__Exercise goal__
Go through the listing beneath and show each line containing the string "names".

(Data to use Opens)

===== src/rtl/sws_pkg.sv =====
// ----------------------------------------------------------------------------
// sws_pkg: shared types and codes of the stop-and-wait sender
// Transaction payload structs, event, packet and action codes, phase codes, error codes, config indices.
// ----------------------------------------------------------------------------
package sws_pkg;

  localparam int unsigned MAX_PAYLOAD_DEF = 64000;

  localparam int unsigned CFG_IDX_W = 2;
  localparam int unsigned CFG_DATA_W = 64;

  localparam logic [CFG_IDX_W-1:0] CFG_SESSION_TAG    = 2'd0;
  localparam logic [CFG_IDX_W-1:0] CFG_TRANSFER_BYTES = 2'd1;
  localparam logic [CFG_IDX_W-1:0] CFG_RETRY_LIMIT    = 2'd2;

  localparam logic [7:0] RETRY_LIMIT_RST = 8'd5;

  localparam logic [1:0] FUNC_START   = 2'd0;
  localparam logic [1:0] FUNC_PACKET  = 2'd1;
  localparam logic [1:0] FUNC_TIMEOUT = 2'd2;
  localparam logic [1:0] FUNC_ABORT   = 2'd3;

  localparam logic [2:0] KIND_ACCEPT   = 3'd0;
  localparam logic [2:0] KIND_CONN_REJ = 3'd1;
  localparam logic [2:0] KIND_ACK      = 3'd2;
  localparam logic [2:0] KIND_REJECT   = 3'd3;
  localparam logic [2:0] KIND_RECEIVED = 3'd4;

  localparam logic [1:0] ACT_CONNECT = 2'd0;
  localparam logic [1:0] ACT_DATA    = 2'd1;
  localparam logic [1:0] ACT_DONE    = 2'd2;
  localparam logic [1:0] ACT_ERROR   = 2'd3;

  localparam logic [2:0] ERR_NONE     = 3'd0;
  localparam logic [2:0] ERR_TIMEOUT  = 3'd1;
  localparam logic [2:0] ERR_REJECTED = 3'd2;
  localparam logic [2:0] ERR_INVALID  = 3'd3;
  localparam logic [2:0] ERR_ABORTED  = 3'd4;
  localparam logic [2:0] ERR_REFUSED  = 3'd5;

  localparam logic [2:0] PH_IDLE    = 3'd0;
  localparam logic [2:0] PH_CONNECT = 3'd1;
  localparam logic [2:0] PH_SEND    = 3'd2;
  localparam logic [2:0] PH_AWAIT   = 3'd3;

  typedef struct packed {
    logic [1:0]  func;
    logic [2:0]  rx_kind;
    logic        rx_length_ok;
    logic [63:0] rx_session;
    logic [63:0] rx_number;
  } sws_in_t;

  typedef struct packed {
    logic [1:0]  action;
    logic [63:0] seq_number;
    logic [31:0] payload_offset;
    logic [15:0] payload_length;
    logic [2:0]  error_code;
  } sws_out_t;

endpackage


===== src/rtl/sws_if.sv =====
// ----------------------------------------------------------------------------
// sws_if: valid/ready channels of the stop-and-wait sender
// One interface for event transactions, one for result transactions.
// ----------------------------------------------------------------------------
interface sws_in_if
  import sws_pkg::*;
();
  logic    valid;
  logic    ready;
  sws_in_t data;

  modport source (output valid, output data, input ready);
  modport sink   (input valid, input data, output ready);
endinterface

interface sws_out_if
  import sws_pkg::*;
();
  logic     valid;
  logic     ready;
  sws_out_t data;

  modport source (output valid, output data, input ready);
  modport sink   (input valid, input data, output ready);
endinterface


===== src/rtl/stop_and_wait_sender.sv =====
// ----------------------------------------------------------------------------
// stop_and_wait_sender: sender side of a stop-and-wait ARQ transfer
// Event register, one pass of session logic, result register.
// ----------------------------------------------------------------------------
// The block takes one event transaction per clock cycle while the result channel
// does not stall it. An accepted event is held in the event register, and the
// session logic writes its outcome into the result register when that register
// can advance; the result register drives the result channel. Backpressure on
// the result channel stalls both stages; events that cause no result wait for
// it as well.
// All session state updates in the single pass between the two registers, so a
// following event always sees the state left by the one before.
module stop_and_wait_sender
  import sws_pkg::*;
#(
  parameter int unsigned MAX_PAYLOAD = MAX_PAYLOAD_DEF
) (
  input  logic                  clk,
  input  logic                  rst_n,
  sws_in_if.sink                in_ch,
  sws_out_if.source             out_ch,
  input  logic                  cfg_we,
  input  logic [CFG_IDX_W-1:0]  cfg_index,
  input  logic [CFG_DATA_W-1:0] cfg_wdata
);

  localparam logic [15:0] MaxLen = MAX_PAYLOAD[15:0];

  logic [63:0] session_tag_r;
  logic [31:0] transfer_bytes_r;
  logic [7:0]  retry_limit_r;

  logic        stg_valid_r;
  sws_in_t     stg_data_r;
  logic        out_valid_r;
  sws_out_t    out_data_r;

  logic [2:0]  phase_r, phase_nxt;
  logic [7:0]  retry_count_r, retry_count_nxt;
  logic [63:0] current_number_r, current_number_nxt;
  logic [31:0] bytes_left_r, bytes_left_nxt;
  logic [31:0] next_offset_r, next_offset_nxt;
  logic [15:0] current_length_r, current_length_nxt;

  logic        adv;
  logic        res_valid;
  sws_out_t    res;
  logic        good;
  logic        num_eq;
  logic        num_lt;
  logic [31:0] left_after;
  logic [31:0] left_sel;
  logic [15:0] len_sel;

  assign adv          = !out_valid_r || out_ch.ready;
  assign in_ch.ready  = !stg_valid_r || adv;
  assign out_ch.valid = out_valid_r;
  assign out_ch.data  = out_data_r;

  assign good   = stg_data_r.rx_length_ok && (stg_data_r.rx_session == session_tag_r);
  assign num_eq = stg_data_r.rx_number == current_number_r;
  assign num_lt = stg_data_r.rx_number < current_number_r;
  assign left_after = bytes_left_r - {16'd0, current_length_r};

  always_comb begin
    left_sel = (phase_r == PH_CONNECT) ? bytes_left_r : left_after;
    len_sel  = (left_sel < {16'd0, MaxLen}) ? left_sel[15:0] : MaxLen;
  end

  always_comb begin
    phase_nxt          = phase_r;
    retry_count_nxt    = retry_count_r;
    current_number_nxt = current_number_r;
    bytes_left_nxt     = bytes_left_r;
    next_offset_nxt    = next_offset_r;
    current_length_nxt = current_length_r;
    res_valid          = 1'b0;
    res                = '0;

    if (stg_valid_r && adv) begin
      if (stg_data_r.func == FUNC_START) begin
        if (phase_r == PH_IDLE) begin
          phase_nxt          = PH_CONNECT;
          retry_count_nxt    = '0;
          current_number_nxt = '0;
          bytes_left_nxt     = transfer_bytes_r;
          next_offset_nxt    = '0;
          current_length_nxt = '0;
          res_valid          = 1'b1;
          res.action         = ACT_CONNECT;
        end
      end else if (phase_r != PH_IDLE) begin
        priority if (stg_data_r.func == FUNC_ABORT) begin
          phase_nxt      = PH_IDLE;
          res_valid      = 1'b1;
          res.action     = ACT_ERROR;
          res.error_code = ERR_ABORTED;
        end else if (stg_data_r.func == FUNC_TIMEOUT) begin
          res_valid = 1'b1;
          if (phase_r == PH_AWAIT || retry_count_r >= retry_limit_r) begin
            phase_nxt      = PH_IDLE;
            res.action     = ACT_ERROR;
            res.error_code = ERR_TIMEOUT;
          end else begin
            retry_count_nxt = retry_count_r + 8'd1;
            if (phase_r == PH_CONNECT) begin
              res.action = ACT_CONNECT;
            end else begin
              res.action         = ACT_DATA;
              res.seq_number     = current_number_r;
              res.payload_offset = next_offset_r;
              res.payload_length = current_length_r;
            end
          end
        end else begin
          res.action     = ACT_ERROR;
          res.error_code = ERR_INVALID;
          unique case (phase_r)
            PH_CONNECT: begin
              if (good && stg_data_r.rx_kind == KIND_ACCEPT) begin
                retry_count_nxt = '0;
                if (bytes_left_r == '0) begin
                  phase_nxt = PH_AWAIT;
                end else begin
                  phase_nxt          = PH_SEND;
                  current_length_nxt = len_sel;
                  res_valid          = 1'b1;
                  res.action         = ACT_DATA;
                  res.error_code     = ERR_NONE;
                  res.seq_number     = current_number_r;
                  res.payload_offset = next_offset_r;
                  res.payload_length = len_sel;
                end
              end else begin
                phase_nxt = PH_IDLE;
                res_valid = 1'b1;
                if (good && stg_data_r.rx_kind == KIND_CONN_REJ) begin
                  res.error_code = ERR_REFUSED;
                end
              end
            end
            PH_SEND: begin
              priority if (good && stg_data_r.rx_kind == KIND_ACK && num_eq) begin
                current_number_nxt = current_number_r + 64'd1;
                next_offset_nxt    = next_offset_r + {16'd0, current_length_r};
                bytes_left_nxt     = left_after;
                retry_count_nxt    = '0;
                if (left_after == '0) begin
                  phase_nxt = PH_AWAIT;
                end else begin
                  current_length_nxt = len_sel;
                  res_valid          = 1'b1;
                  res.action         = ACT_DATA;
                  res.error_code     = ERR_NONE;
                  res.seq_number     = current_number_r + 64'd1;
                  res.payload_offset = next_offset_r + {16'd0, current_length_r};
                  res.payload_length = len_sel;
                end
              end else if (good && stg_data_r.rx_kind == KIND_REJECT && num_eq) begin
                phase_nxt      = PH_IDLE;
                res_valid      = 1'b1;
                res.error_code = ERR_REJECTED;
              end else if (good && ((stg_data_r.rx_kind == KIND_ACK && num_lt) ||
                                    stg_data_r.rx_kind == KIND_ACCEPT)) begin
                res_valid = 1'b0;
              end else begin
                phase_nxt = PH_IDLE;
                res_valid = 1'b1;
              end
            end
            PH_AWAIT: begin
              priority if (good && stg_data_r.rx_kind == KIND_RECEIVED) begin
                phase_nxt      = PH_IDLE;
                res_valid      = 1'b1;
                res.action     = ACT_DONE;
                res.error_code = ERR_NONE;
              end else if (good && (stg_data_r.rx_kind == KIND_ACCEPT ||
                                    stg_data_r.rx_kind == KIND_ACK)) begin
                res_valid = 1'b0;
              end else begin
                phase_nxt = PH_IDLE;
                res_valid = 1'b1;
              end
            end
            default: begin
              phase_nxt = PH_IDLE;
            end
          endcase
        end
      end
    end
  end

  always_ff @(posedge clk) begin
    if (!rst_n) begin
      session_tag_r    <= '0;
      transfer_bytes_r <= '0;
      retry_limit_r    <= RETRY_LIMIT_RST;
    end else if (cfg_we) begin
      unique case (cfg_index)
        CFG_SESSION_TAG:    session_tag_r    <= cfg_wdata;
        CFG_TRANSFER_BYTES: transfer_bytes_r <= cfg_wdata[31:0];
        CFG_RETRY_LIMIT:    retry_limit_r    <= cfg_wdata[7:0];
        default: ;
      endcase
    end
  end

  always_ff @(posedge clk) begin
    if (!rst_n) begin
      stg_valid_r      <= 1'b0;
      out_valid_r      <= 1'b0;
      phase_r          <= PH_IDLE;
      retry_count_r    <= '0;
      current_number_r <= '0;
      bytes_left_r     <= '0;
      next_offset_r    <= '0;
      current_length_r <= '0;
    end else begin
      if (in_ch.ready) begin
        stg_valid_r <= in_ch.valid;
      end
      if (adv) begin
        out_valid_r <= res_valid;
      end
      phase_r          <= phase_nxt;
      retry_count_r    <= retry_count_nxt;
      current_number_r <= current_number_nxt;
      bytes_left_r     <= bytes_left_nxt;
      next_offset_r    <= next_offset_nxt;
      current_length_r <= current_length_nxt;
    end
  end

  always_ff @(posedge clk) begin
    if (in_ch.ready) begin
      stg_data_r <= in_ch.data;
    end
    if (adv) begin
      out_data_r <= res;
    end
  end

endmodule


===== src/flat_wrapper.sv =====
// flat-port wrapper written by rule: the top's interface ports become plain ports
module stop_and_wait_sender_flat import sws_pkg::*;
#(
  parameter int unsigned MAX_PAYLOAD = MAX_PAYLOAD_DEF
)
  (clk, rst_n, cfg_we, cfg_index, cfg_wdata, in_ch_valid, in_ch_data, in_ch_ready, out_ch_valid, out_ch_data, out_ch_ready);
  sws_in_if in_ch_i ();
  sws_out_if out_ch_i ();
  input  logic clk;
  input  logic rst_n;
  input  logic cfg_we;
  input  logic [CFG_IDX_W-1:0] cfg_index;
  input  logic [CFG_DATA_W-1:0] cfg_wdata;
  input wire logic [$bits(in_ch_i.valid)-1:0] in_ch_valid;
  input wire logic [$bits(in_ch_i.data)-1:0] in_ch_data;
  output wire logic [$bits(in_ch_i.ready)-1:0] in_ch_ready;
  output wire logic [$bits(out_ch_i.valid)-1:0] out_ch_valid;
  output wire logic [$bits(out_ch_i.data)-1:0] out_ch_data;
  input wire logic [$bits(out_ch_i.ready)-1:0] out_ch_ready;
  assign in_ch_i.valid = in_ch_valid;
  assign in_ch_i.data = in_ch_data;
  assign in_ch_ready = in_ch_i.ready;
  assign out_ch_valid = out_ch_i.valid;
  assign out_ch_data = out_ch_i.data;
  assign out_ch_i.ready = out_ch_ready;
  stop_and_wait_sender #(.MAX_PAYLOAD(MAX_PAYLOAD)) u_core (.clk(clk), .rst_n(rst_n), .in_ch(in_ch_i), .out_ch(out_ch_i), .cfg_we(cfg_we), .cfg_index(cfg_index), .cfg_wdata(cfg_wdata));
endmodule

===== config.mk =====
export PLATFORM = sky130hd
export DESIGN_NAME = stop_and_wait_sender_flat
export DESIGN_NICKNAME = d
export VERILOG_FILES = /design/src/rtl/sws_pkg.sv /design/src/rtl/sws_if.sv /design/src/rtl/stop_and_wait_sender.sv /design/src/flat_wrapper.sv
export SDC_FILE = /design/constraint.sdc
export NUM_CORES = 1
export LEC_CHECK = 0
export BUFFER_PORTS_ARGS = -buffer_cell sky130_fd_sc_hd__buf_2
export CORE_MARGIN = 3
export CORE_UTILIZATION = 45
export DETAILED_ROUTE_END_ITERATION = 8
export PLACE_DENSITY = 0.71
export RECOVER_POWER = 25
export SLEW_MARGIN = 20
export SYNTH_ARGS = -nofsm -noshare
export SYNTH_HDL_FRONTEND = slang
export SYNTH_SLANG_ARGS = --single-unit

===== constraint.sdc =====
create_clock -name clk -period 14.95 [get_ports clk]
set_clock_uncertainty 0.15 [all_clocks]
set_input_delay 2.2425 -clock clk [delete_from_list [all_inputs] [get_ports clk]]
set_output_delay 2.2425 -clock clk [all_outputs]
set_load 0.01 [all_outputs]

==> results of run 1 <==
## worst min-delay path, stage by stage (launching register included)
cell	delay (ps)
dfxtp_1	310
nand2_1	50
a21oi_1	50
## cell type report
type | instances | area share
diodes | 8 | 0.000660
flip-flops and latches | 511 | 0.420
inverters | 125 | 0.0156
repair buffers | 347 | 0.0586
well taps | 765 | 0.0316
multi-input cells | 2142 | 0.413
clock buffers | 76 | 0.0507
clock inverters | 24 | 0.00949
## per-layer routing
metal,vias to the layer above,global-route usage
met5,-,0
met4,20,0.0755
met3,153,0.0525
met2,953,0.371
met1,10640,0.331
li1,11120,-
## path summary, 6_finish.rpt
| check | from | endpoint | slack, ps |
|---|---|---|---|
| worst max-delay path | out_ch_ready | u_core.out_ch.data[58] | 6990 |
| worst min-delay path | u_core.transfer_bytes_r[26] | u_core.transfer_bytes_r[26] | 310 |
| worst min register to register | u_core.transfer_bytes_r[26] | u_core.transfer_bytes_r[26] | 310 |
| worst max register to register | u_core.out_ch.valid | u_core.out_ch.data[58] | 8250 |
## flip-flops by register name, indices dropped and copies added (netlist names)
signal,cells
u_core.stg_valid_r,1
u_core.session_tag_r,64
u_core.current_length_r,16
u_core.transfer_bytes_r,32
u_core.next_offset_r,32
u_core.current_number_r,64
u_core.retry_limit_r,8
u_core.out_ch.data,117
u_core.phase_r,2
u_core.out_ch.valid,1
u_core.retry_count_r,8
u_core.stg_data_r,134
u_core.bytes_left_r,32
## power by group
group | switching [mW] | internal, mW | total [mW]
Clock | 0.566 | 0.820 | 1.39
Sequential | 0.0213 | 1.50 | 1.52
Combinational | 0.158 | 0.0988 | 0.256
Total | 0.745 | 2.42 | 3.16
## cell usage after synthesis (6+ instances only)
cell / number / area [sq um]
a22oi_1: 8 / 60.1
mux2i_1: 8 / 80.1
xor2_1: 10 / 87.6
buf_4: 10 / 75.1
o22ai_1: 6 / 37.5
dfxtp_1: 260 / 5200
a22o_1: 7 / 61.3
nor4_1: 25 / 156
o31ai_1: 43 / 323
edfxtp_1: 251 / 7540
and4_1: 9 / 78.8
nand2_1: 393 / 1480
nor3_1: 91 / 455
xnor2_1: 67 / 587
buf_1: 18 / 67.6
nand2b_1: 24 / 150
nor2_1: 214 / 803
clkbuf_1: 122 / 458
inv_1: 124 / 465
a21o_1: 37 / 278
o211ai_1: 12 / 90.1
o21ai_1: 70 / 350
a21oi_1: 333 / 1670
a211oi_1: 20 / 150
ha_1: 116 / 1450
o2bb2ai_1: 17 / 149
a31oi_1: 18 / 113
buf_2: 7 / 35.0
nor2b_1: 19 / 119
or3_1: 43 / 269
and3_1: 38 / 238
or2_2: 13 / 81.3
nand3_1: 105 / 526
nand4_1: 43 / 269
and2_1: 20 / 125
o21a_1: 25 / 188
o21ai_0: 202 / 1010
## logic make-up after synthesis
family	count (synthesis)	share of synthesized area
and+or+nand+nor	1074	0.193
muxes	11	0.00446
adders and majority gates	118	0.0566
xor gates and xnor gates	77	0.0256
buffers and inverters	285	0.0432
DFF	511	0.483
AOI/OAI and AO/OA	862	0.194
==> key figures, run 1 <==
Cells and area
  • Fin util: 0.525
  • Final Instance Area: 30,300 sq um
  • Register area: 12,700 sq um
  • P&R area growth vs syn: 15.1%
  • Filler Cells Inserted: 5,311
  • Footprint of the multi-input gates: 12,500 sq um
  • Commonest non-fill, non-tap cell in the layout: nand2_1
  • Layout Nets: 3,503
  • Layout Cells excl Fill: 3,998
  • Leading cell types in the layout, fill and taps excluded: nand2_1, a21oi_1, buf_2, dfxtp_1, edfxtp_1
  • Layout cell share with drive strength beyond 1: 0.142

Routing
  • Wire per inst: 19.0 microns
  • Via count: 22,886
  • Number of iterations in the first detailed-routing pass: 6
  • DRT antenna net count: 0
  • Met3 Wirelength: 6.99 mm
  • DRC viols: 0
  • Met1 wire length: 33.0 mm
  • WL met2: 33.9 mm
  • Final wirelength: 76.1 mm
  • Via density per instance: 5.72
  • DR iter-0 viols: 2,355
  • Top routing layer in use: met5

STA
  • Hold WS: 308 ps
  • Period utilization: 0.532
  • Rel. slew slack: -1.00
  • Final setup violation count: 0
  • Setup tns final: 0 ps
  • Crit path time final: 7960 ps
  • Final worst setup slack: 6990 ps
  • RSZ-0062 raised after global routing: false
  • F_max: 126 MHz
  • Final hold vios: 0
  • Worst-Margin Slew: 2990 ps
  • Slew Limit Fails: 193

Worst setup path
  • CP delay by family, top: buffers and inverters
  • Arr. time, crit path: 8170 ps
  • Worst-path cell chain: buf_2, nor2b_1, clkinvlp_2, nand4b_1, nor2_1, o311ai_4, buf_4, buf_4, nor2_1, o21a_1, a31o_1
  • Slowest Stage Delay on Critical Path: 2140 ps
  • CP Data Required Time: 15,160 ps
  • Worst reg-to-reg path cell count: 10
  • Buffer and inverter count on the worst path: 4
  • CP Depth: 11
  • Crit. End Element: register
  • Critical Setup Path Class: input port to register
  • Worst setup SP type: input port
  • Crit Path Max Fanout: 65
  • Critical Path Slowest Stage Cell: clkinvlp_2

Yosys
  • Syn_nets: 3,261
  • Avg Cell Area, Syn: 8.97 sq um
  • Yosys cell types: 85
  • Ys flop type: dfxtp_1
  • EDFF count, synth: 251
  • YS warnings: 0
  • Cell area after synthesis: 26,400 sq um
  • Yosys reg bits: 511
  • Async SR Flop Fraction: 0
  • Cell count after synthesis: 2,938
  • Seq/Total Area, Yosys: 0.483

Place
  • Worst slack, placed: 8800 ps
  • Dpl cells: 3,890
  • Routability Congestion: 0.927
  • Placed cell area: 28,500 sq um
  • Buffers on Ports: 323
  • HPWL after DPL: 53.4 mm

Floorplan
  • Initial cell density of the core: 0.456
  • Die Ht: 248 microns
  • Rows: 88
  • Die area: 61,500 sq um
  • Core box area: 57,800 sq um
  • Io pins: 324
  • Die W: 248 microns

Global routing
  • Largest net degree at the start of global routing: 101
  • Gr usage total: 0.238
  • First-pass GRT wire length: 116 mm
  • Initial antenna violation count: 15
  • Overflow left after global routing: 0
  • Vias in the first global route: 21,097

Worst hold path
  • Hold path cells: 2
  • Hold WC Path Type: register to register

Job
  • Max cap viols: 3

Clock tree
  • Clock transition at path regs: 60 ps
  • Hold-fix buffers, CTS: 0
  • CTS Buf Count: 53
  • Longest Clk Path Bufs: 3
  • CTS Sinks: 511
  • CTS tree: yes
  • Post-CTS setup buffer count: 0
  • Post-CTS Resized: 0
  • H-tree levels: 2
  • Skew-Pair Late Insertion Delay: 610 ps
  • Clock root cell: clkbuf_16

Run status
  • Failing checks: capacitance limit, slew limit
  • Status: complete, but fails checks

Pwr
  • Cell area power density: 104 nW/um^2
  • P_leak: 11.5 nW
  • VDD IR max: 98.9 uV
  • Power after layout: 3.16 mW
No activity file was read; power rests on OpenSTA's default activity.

(Data to use Closes)
(Data to use Opens)

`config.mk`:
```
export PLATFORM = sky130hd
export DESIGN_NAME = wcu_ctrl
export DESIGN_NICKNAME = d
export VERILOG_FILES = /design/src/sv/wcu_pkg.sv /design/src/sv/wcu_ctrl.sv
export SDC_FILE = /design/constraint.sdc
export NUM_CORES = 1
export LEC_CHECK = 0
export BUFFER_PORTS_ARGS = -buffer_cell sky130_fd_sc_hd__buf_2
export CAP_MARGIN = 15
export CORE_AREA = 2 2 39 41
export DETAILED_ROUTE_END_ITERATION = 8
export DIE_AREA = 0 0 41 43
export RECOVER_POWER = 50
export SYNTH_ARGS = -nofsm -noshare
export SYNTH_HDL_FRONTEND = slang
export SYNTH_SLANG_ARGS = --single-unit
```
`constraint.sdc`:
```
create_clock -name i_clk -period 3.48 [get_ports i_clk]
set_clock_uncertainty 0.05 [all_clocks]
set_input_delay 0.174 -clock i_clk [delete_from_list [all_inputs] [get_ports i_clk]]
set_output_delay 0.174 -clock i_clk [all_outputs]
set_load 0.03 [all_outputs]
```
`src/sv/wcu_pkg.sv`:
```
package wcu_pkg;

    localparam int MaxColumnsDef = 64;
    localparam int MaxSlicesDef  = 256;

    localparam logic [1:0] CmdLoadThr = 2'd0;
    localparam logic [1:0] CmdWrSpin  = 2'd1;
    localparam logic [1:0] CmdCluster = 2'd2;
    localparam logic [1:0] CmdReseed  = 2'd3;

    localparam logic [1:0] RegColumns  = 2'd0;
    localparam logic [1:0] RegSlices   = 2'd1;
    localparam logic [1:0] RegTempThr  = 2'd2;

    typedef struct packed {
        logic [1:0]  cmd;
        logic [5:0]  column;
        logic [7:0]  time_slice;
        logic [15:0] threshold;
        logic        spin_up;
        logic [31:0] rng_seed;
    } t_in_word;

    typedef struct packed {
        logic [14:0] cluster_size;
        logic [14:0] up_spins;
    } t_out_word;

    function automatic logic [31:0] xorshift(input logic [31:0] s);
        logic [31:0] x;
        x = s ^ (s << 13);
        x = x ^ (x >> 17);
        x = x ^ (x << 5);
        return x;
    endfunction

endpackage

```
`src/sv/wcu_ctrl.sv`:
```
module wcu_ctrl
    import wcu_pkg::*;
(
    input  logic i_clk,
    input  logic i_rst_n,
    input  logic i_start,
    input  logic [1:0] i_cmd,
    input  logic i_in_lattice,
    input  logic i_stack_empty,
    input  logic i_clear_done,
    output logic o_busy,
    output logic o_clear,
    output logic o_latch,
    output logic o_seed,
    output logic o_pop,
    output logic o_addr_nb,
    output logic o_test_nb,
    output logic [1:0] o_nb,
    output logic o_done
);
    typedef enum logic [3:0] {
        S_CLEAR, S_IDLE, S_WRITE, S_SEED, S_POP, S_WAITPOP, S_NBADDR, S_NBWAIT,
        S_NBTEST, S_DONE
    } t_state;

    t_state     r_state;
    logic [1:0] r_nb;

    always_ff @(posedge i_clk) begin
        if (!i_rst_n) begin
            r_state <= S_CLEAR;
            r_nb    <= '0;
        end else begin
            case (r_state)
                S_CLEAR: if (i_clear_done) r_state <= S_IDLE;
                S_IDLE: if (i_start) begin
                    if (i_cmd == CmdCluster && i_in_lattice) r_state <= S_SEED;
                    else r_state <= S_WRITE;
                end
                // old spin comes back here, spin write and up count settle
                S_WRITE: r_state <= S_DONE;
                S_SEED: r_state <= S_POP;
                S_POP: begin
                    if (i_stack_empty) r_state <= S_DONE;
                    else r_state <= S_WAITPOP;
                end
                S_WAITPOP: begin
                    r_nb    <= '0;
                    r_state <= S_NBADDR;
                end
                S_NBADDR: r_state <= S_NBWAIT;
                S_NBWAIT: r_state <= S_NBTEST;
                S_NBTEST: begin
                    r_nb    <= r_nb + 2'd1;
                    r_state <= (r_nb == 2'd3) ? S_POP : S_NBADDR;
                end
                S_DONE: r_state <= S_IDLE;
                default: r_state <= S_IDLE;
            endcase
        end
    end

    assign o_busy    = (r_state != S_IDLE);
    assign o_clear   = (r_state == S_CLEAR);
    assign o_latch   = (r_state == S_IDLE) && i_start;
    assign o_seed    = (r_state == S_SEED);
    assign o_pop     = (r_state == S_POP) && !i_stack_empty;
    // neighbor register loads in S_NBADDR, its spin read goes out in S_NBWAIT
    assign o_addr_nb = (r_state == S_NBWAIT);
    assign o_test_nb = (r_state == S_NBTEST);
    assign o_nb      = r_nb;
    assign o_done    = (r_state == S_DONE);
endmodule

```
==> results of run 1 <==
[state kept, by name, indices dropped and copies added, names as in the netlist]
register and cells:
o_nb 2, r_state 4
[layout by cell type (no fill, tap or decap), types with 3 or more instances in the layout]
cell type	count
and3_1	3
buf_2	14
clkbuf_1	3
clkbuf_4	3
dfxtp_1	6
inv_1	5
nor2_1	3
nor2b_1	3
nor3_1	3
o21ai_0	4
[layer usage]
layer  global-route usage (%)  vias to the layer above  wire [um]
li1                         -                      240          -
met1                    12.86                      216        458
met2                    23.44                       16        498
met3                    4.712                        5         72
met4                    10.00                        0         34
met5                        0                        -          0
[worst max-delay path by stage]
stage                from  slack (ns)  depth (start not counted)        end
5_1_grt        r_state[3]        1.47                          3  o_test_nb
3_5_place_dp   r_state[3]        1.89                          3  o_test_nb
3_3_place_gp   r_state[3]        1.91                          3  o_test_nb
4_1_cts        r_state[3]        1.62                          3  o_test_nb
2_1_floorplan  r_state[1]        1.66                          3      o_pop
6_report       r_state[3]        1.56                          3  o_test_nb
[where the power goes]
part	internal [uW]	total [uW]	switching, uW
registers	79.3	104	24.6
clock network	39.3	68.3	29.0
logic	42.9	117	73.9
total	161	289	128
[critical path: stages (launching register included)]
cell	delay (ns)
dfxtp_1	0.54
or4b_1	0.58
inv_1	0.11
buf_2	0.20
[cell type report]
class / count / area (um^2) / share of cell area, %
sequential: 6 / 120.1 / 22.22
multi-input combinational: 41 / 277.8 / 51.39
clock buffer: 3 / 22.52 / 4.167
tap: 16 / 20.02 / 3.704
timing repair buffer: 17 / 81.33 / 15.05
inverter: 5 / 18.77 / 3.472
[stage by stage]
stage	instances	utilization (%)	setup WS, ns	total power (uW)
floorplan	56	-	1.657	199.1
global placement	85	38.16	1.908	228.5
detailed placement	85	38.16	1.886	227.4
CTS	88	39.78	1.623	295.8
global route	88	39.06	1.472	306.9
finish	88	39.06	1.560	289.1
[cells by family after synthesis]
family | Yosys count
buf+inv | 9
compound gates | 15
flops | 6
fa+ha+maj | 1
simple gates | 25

(Data to use Closes)

__Response box__
## flip-flops by register name, indices dropped and copies added (netlist names)
[state kept, by name, indices dropped and copies added, names as in the netlist]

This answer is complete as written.